• About this exercise:
Report each line of the records below that holds the word "decap".

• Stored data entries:

- Opening Delimiter -

[config.mk]
export PLATFORM = sky130hd
export DESIGN_NAME = riscv_elastic_pipe
export DESIGN_NICKNAME = d
export VERILOG_FILES = /design/src/rtl/riscv_elastic_pipe.sv
export SDC_FILE = /design/constraint.sdc
export NUM_CORES = 1
export LEC_CHECK = 0
export CAP_MARGIN = 20
export CORE_MARGIN = 10
export CORE_UTILIZATION = 35
export CTS_CLUSTER_DIAMETER = 50
export DETAILED_ROUTE_END_ITERATION = 7
export GPL_TIMING_DRIVEN = 0
export SLEW_MARGIN = 30
export SYNTH_ARGS = -nofsm -noshare
export SYNTH_HDL_FRONTEND = slang
export SYNTH_SLANG_ARGS = --single-unit
[constraint.sdc]
create_clock -name clk -period 1.55 [get_ports clk]
set_clock_uncertainty 0.15 [all_clocks]
set_input_delay 0.155 -clock clk [delete_from_list [all_inputs] [get_ports clk]]
set_output_delay 0.155 -clock clk [all_outputs]
set_load 0.02 [all_outputs]
[src/rtl/riscv_elastic_pipe.sv]
`default_nettype none
// riscv_elastic_pipe (rev 1.0): elastic valid/ready register chain with global stall and flush.
// Optional per-stage even parity and parity_err output when RISCV_PIPE_PARITY_EN is defined.
module riscv_elastic_pipe #(
  parameter int               WIDTH     = 32,
  parameter int               STAGES    = 2,
  parameter logic [WIDTH-1:0] RESET_VAL = '0
) (
  input  logic                        clk,
  input  logic                        reset,
  input  logic                        in_valid,
  output logic                        in_ready,
  input  logic [WIDTH-1:0]            in_data,
  output logic                        out_valid,
  input  logic                        out_ready,
  output logic [WIDTH-1:0]            out_data,
  input  logic                        stall,
  input  logic                        flush,
`ifdef RISCV_PIPE_PARITY_EN
  output logic                        parity_err,
`endif
  output logic [$clog2(STAGES+1)-1:0] occupancy
);

  localparam int OCC_W = $clog2(STAGES+1);
  localparam int LAST  = STAGES - 1;

  logic [WIDTH-1:0]  data_q   [STAGES];
  logic [WIDTH-1:0]  src_data [STAGES];
  logic [STAGES-1:0] valid_q;
  logic [STAGES-1:0] valid_d;
  logic [STAGES-1:0] src_valid;
  logic [STAGES-1:0] adv;
  logic [STAGES:0]   adv_chain;
  logic [OCC_W-1:0]  occ_d;
  logic              run;

  assign run = !stall && !flush;

  // Advance ripples from the output end back toward the input.
  always_comb begin
    adv_chain         = '0;
    adv_chain[STAGES] = out_ready;
    for (int i = LAST; i >= 0; i--) begin
      adv_chain[i] = run && (!valid_q[i] || adv_chain[i+1]);
    end
  end

  assign adv = adv_chain[LAST:0];

  for (genvar g = 0; g < STAGES; g++) begin : g_src
    if (g == 0) begin : g_head
      assign src_valid[g] = in_valid;
      assign src_data[g]  = in_data;
    end else begin : g_link
      assign src_valid[g] = valid_q[g-1];
      assign src_data[g]  = data_q[g-1];
    end
  end

  always_comb begin
    valid_d = '0;
    occ_d   = '0;
    for (int i = 0; i < STAGES; i++) begin
      valid_d[i] = flush ? 1'b0 : (adv[i] ? src_valid[i] : valid_q[i]);
      occ_d      = occ_d + OCC_W'(valid_d[i]);
    end
  end

  always_ff @(posedge clk or negedge reset) begin
    if (!reset) begin
      valid_q   <= '0;
      occupancy <= '0;
      for (int i = 0; i < STAGES; i++) begin
        data_q[i] <= RESET_VAL;
      end
    end else begin
      valid_q   <= valid_d;
      occupancy <= occ_d;
      for (int i = 0; i < STAGES; i++) begin
        if (adv[i]) begin
          data_q[i] <= src_data[i];
        end
      end
    end
  end

  assign in_ready  = reset && adv[0];
  assign out_valid = valid_q[LAST] && !flush;
  assign out_data  = data_q[LAST];

`ifdef RISCV_PIPE_PARITY_EN
  logic [STAGES-1:0] par_q;
  logic [STAGES-1:0] src_par;

  for (genvar g = 0; g < STAGES; g++) begin : g_par
    if (g == 0) begin : g_head
      assign src_par[g] = ^in_data;
    end else begin : g_link
      assign src_par[g] = par_q[g-1];
    end
  end

  // Parity bit is captured once at entry and moves in lockstep with its payload.
  always_ff @(posedge clk or negedge reset) begin
    if (!reset) begin
      par_q      <= {STAGES{^RESET_VAL}};
      parity_err <= 1'b0;
    end else begin
      for (int i = 0; i < STAGES; i++) begin
        if (adv[i]) begin
          par_q[i] <= src_par[i];
        end
      end
      parity_err <= valid_q[LAST] && !flush && ((^data_q[LAST]) != par_q[LAST]);
    end
  end
`endif

endmodule
`default_nettype wire

Word level (Yosys, flattened, before mapping)
Cells that the tools add are included.

Output and inout bits: 36. Flip-flop bits (word level): 68.

Add/subtract/negate cells: 1. Reductions and logical operators: 11. Multiplexer cells: 4.

Operator list (count): logical AND 1 bit (5); zero test 1 bit (4); two-way mux 1 bit (4); adder 1 x 1 -> 2 bit (1); logical OR 1 bit (2).

Logic depth before layout (Yosys ltp)
Gate-level depths: netlist of the first run.

Depth after elaboration: 8. Gate-level depth with buffers: 5. Mapped depth without buffers: 4.

Worst setup path before layout of the first run
No wires, ideal clock.

Path type: flip-flop to flip-flop. From: register valid_q[1]. To: register occupancy[0]. Setup slack: 28 ps. Path buffers: 1. Cell stages (with the launch flop): 6. Data arrival time: 1246 ps. Path through: dfrtp_1 -> inv_1 -> o21ai_4 -> buf_6 -> a32o_1 -> ha_1.

Cells in the longest elaborated chain, start to end: 8. Elaborated cells between the ends (all ways): 10.

Ends and longest elaborated chain: start: declaration (line 30) `logic [STAGES-1:0] valid_q;`; start signal: assignment (line 78) `valid_q <= valid_d;`; zero test 1 bit (line 45) `adv_chain[i] = run && (!valid_q[i] || adv_chain[i+1]);`; logical OR 1 bit (line 45); logical AND 1 bit (line 45); logical OR 1 bit (line 45); logical AND 1 bit (line 45); two-way mux 1 bit (2 in a row) (line 65) `valid_d[i] = flush ? 1'b0 : (adv[i] ? src_valid[i] : valid_q[i]);`; via valid_d[0] (line 31) `logic [STAGES-1:0] valid_d;`; adder 1 x 1 -> 2 bit (line 66) `occ_d = occ_d + OCC_W'(valid_d[i]);`; via occ_d[0] (line 35) `logic [OCC_W-1:0] occ_d;`; end signal: assignment (line 73) `occupancy <= '0;`; end signal: assignment (line 79) `occupancy <= occ_d;`; end: declaration (line 22) `output logic [$clog2(STAGES+1)-1:0] occupancy`.

The timed path passes the listed nets, and every way through them passes these cells. A chain may end at the register's enable or synchronous reset.

Worst setup path after layout of the first run
Same ends and word-level chain as after synthesis.

==> impl_metrics.ini, run 1 <==
[status]
status = complete, but fails checks
violations = negative hold slack, negative setup slack

[clocking]
numCtsBuffers = 9
cts_tree = built
clock-sinks = 68
clk_pin_slew_ps = 70
insertion_delay_ps = 340
htree_levels = 3
hold_buffers = 2
clk_root_buffer_cell = clkbuf_8
ctsLongestPathBuffers = 2

[floorplan]
fp.dieW_um = 109.9
io_pins = 74
row_count = 32
die_h_um = 109.9
initial_core_util_pct = 36.27
dieArea_um2 = 12090
core_area_um2 = 7807

[yosys]
synthCells = 184
synth_compound_area_share_pct = 1.281
avgSynthCellArea_um2 = 15.39
yosys_warnings = 0
synth_top_family_by_area = multiplexers
synth_fp_nets = 223
synth_adder_area_share_pct = 0.4419
synth.distinct_cells = 17
ys_seq_area_share_pct = 60.10
synth_simple_gate_area_share_pct = 1.458
synth-seq-cells = 68
synthMuxAreaShare_pct = 25.45
netlist_area_um2 = 2831
synthXorXnorAreaFrac_pct = 0

[sta]
whs_ps = -338.4
finalCritPeriodShare_pct = 104.9
period_minus_slack_ps = 1625
rsz0062_at_grt = true
max_slew.worst_pin.slew_ps = 304.3
finalWorstSetupSlack_ps = -75.21
slew_violations = 0
hold_viol = 68
relSlewSlack_pct = 79.72
setup_viol = 11
fmax_ghz = 0.6153

[pwr]
p_comb_share_pct = 30.9
power_frac_seq_pct = 43.1
power.density_nw_per_um2 = 1231
ir_drop_mv = 0.5746
switching_power_mw = 1.436
p_int_mw = 3.875
leakage_nw = 2.086
clkPwrFrac_pct = 25.9
swShare_pct = 27.04

[setup_path]
cp.arrival_ps = 1750
reg2reg_from = valid_q[1]
worst_path_most_repeated_cell = buf_6
crit_type = reg -> reg
crit_chain = buf_6, inv_4, o21ai_4, buf_6, buf_8, a32o_2, ha_4
cp_num_buf_inv = 4
crit_path_max_fanout = 3
start_kind = flop
slowest_stage = dfrtp_1
rr_worst_depth = 7
setup.worst_path.end_class = flop
crit_family = buffers and inverters
critPathMaxStageDelay_ps = 390
timing.rr.end = occupancy[0]
worstPathRequired_ps = 1680
rrSetupSlack_ps = -80

[layout]
n_antenna_cell = 0
nets = 325
post-route-util_pct = 55.24
drive_above_1_share_pct = 49.31
syn_to_final_growth_pct = 52.32
fillerInstances = 688

[global_route]
grt_max_degree = 36
grt_first_pass_wirelength_mm = 9.232
grt_pass1_vias = 1890
antenna_found_initial = 0
grt_overflow = 0
track_usage_pct = 10.09

[routing]
drt_first_pass_iters = 4
wl_per_cell_um = 15.32
drt_iter0_markers = 28
ant_nets = 0
wl_mm = 6.005
drc = 0
viasPerCell = 4.367
vias = 1712

[job]
drv_cap = 0

[placed_design]
place_congestion = 0.6794
port_buffers = 73
dp_hpwl_mm = 3.949
dp_slack_ps = -457.1

[hold_path]
hp-class = in -> async
## cell usage after synthesis, drive strengths merged
master | count | area (um2)
o21ai | 2 | 21.27
a21oi | 1 | 5.000
a32o | 1 | 10.01
nand3b | 1 | 7.510
inv | 3 | 11.26
nor2 | 2 | 15.01
buf | 38 | 307.8
and3 | 1 | 6.260
mux2 | 64 | 720.7
nand2 | 1 | 6.260
ha | 1 | 12.51
dfrtp | 68 | 1702
nand2b | 1 | 6.260
## power groups by stage
stage	combinational (mW)	sequential (mW)	clock, mW
final	1.64	2.29	1.38
after global routing	1.76	2.34	1.50
after CTS	1.55	2.28	1.42
after detailed placement	1.60	2.31	0
after global placement	1.58	2.30	0
after floorplan	0.963	2.26	0
## metal layers
layer / GRT usage, % / routed length (um) / part of all wire [%] / vias up
met5: 0 / 0 / 0 / -
met4: 5.019 / 111 / 1.8 / 0
met3: 5.208 / 602 / 10 / 8
met2: 15.07 / 2726 / 45 / 56
met1: 11.65 / 2564 / 43 / 846
li1: - / - / - / 802
## worst max path at each step
stage,startpoint,end,slack [ps],depth (start not counted)
2_1_floorplan,valid_q[1],occupancy[0],30,5
3_3_place_gp,reset,in_ready,-2750,3
3_5_place_dp,flush,occupancy[0],-460,6
4_1_cts,valid_q[1],occupancy[0],-80,7
5_1_grt,valid_q[1],occupancy[0],-110,7
6_report,valid_q[1],occupancy[0],-80,7
## state kept, by name (all words and copies together) (netlist names)
name       count
occupancy      2
valid_q        2
out_data      32
data_q        32
## layout make-up
| cell class | instances | area, um2 | area share (%) |
|---|---|---|---|
| sequential | 68 | 1702 | 39.45 |
| timing repair buffer | 91 | 980.9 | 22.74 |
| multi-input combinational | 75 | 950.9 | 22.05 |
| buffer | 38 | 350.3 | 8.123 |
| clock buffer | 14 | 182.7 | 4.236 |
| tap | 102 | 127.6 | 2.959 |
| inverter | 3 | 13.76 | 0.3191 |
| clock inverter | 1 | 5.005 | 0.1160 |
## worst register-to-register path, stage by stage (launching register included)
cell,delay [ps]
dfrtp_1,390
buf_6,130
inv_4,50
o21ai_4,60
buf_6,130
buf_8,120
a32o_2,290
ha_4,260
## cell families (layout without fill, tap and decap cells)
group                    after synthesis  in the layout
flip-flops                            68             68
buffers and inverters                 41            147
adder cells (fa/ha/maj)                1              1
multiplexers                          64             64
AO/OA/AOI/OAI                          4              4
AND/OR/NAND/NOR                        6              6
## stage by stage
stage | cells | instance area [um2] | power [mW] | setup TNS, ps | hold WS [ps]
final | 392 | 4313 | 5.311 | -322.4 | -338.4
after global routing | 392 | 4313 | 5.604 | -1321 | -344.4
after CTS | 387 | 4118 | 5.255 | -394.8 | -342.4
after detailed placement | 360 | 3707 | 3.912 | -16800 | -8.010
after global placement | 359 | 3690 | 3.875 | -165970 | 310.3
after floorplan | 184 | 2831 | 3.226 | 0 | -290.6
## what timing repair did
action,in CTS,in global routing
pin swaps,4,1
endpoints found under the hold margin,68,68
buffers inserted,8,3
gates cloned,2,2
resized for setup,63,36
endpoints found under the setup margin,67,38
## cell usage in the layout, fill, tap and decap left out, types with 2 or more instances in the layout
cell,synthesis,routed
mux2_4,0,30
clkbuf_8,0,13
buf_8,0,2
buf_6,6,5
dfrtp_1,68,68
mux2_2,62,34
buf_4,32,38
buf_12,0,8
clkdlybuf4s50_1,0,35
dlygate4sd2_1,0,33
inv_1,3,2
clkbuf_16,0,2
buf_16,0,3
Note: power is estimated with default switching activity, not from simulation.
==> run 2, diff against run 1 <==
Settings changed: GPL_TIMING_DRIVEN 0 to unset.
==> run 2 against run 1 <==
Compared with the run above:
- non-clock buffer count is 41 lower
- critical path type is now in -> reg
- via count is 8.5% lower
- sequential power hardly changed
- the flow now finishes without violations
- die area stayed put
- highest routed layer unchanged
- count of clock-buffer cells in the layout is 3 lower
- cell area is 14% lower
==> impl_metrics.ini, run 2 (same netlist as run 1, synthesis figures left out) <==
[clocking]
numCtsBuffers = 9
insertion_delay_ps = 330
clk_root_buffer_cell = clkbuf_8
cts_tree = built
clock-sinks = 68
htree_levels = 3
ctsLongestPathBuffers = 2
clk_pin_slew_ps = 70

[sta]
hold_viol = 0
finalSetupTns_ps = 0
fmax_ghz = 0.6670
rsz0062_at_grt = true
period_minus_slack_ps = 1499
slew_violations = 0
finalCritPeriodShare_pct = 96.73
setup_viol = 0
max_slew.worst_pin.slew_ps = 293.1
relSlewSlack_pct = 80.46

[pwr]
power_frac_seq_pct = 49.0
p_comb_share_pct = 24.9
swShare_pct = 28.42
clkPwrFrac_pct = 26.1
switching_power_mw = 1.315
power.density_nw_per_um2 = 1248
ir_drop_mv = 0.5138
leakage_nw = 1.665
p_int_mw = 3.313

[job]
drv_cap = 0

[layout]
n_antenna_cell = 0
drive_above_1_share_pct = 38.71
post-route-util_pct = 47.50
fillerInstances = 747
multiInputGateArea_um2 = 824.5
layout.area.seq_um2 = 1702
syn_to_final_growth_pct = 30.98
mostFrequentLayoutCell = dfrtp_1
final_cell_mix = dfrtp_1 (68), mux2_2 (62), clkdlybuf4s50_1 (36)
nets = 284

[setup_path]
reg2reg_from = valid_q[1]
crit_type = in -> reg
crit_chain = clkdlybuf4s50_1, nor2_4, buf_4, o21ai_4, buf_12, mux2_2
cp.arrival_ps = 1560
cp_num_buf_inv = 3
crit_path_max_fanout = 32
crit_family = buffers and inverters
rr_worst_depth = 5
setup.worst_path.end_class = flop
slowest_stage = clkdlybuf4s50_1
timing.rr.end = data_q[47]
critPathMaxStageDelay_ps = 520
rrSetupSlack_ps = 60
start_kind = primary input
worstPathRequired_ps = 1610

[floorplan]
fp.dieW_um = 109.9
initial_core_util_pct = 36.27
row_count = 32
io_pins = 74
dieArea_um2 = 12090
core_area_um2 = 7807
die_h_um = 109.9

[routing]
vias = 1567
drc = 0
ant_nets = 0
viasPerCell = 4.477
wl_mm = 5.428
wl_per_cell_um = 15.51
drt_iter0_markers = 14
drt_first_pass_iters = 2

[status]
status = complete, no violations

[global_route]
track_usage_pct = 8.910
grt_pass1_vias = 1632
grt_overflow = 0
grt_max_degree = 69
grt_first_pass_wirelength_mm = 8.142
antenna_found_initial = 0

[placed_design]
port_buffers = 73
place_congestion = 0.6363
dp_hpwl_mm = 3.634

[hold_path]
hp-class = in -> async
## run 2: worst max-delay path by stage
stage,start,to,cells past startpoint,slack [ps]
global placement,out_ready,in_ready,4,-290
finish,flush,out_data[12],6,50
floorplan,valid_q[1],occupancy[0],5,30
detailed placement,out_ready,in_ready,4,-300
global route,valid_q[1],data_q[46],5,-10
CTS,valid_q[1],out_valid,3,10
## run 2: metal layers
layer  vias up  track usage (%)  routed length [um]  share of wire, %
met5         -                0                   0                 0
met4         0            4.182                  64               1.2
met3         6            5.442                 656                12
met2        54            12.74                2359                43
met1       788            10.36                2347                43
li1        719                -                   -                 -
## run 2: area by class of cell
class                           count  share of cell area, %
Sequential cell                    68                  45.88
Clock inverter                      3                 0.4049
Clock buffer                       11                  3.812
Multi-Input combinational cell     75                  22.23
Timing Repair Buffer               88                  23.92
Tap cell                          102                  3.441
Inverter                            3                 0.3036
## run 2: stage by stage
step                cell area [um2]  power (mW)  setup slack [ps]  hold slack (ps)  cells
global route                   3709       4.899            -14.33            237.4    350
finish                         3709       4.628             50.73            224.0    350
detailed placement             3490       3.619            -296.5            311.5    331
global placement               3490       3.593            -289.2            316.5    331
CTS                            3607       4.683             9.885            260.9    346
floorplan                      2831       3.226             27.76           -290.6    184
## run 2: repair_timing
action	CTS	global route
hold buffers	1	0
pin swaps	0	1
buffers inserted	0	0
cloned	0	3
resized for setup	39	6
endpoints found under the setup margin	36	55
endpoints found under the hold margin	68	0
## run 2: worst min-delay path, delay by kind of cell
family                 cells  cell delay (ps)
buffers and inverters      3              950
## run 2: power groups by stage
stage	clock network (mW)	logic, mW	registers [mW]
floorplan	0	0.963	2.26
global placement	0	1.29	2.30
detailed placement	0	1.30	2.32
CTS	1.26	1.15	2.27
global route	1.34	1.25	2.31
finish	1.21	1.15	2.27
==> run 3, diff against run 2 <==
Settings changed: RECOVER_POWER set to 100.
==> run 3 against run 2 <==
Compared with the run above:
- count of clock-buffer cells in the layout unchanged
- core utilization down 0.21 points
- flip-flop and latch count did not move
- combinational power barely moved
- maximum frequency hardly changed
- via count decreased by 0.70%
- total power is 0.12% lower
- sequential share of layout area up 0.20 points
- critical path depth stayed put
- largest cell class unchanged
- largest power group unchanged
==> impl_metrics.ini, run 3 (same netlist as run 1, synthesis figures left out) <==
[routing]
drc = 0
vias = 1556
highest_layer = met4
ant_nets = 0
wl_per_cell_um = 15.48
wl_mm = 5.419
met1Wirelength_mm = 2.336
drt_first_pass_iters = 2
wl_met3_um = 663
viasPerCell = 4.446
met2_length_mm = 2.354
drt_iter0_markers = 16

[layout]
fillerInstances = 750
syn_to_final_growth_pct = 30.40
post-route-util_pct = 47.29
stdcell_count = 350
mostFrequentLayoutCell = dfrtp_1
nets = 284
final_cell_mix = dfrtp_1 (68), mux2_2 (62), clkdlybuf4s50_1 (36)
drive_above_1_share_pct = 38.31
n_antenna_cell = 0

[clocking]
clock-sinks = 68
cts_tree = built
clk_root_buffer_cell = clkbuf_8
ctsLongestPathBuffers = 2
post-cts-setup-buffers = 0
htree_levels = 3
insertion_delay_ps = 330
numCtsBuffers = 9
clk_pin_slew_ps = 70

[global_route]
antenna_found_initial = 0
grt_overflow = 0
grt_pass1_vias = 1632
grt_first_pass_wirelength_mm = 8.142
track_usage_pct = 8.910
grt_max_degree = 69

[sta]
hold_viol = 0
finalSetupTns_ps = 0
setup_viol = 0
fmax_ghz = 0.6667
slew_violations = 0
period_minus_slack_ps = 1500
max_slew.worst_pin.slew_ps = 530.8
rsz0062_at_grt = true
relSlewSlack_pct = 64.61
finalCritPeriodShare_pct = 96.77

[setup_path]
crit_chain = clkdlybuf4s50_1, nor2_4, buf_4, o21ai_4, buf_12, mux2_2
reg2reg_from = valid_q[1]
crit_type = in -> reg
slowest_stage = clkdlybuf4s50_1
crit_path_max_fanout = 32
setup.worst_path.end_class = flop
start_kind = primary input
rrSetupSlack_ps = 60
rr_worst_depth = 5
timing.rr.end = data_q[47]
cp.arrival_ps = 1560
critPathMaxStageDelay_ps = 520
worstPathRequired_ps = 1610

[status]
status = complete, no violations

[pwr]
power_mw = 4.622
leakage_nw = 1.656
ir_drop_mv = 0.5146
power.density_nw_per_um2 = 1252

[floorplan]
fp.dieW_um = 109.9
die_h_um = 109.9
io_pins = 74
dieArea_um2 = 12090
initial_core_util_pct = 36.27
row_count = 32
core_area_um2 = 7807

[hold_path]
min_from = in_data[16]
hp-class = in -> reg
holdPathStages = 2
min_to = data_q[48]

[placed_design]
dp_hpwl_mm = 3.634
place_congestion = 0.6363
dp.cells = 331
port_buffers = 73

[job]
drv_cap = 0
## run 3: changes by cell type in the layout (fill, tap and decap cells not counted), sizes merged
cell,delta
buf,-2
clkbuf,+2
## run 3: area by class of cell
| cell class | instances | area [um2] | area share, % |
|---|---|---|---|
| clock inverter | 3 | 15.01 | 0.4066 |
| inverter | 3 | 11.26 | 0.3050 |
| sequential | 68 | 1702 | 46.09 |
| multi-input combinational | 75 | 824.5 | 22.33 |
| tap | 102 | 127.6 | 3.456 |
| clock buffer | 11 | 141.4 | 3.829 |
| timing repair buffer | 88 | 870.8 | 23.59 |
## run 3: worst max-delay path: cells and delay by family
| family | cells | cell delay (ps) |
|---|---|---|
| AOI/OAI and AO/OA | 1 | 70 |
| buffers and inverters | 3 | 920 |
| muxes | 1 | 360 |
| and+or+nand+nor | 1 | 50 |
## run 3: worst max path at each step
stage                          start            to  slack (ps)  cells past startpoint
after floorplan           valid_q[1]  occupancy[0]          30                      5
after global placement     out_ready      in_ready        -290                      4
after detailed placement   out_ready      in_ready        -300                      4
after CTS                 valid_q[1]     out_valid          10                      3
after global routing           reset  out_data[12]         -10                      4
final                          flush  out_data[12]          50                      6
## run 3: metrics by stage
| stage | worst slack (ps) | cell area [um2] | hold WS, ps |
|---|---|---|---|
| final | 50.10 | 3692 | 277.7 |
| after global routing | -14.33 | 3692 | 268.8 |
| after CTS | 9.885 | 3607 | 260.9 |
| after detailed placement | -296.5 | 3490 | 311.5 |
| after global placement | -289.2 | 3490 | 316.5 |
| after floorplan | 27.76 | 2831 | -290.6 |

- Closing Delimiter -

• Solution:
## cell families (layout without fill, tap and decap cells)
## cell usage in the layout, fill, tap and decap left out, types with 2 or more instances in the layout
## run 3: changes by cell type in the layout (fill, tap and decap cells not counted), sizes merged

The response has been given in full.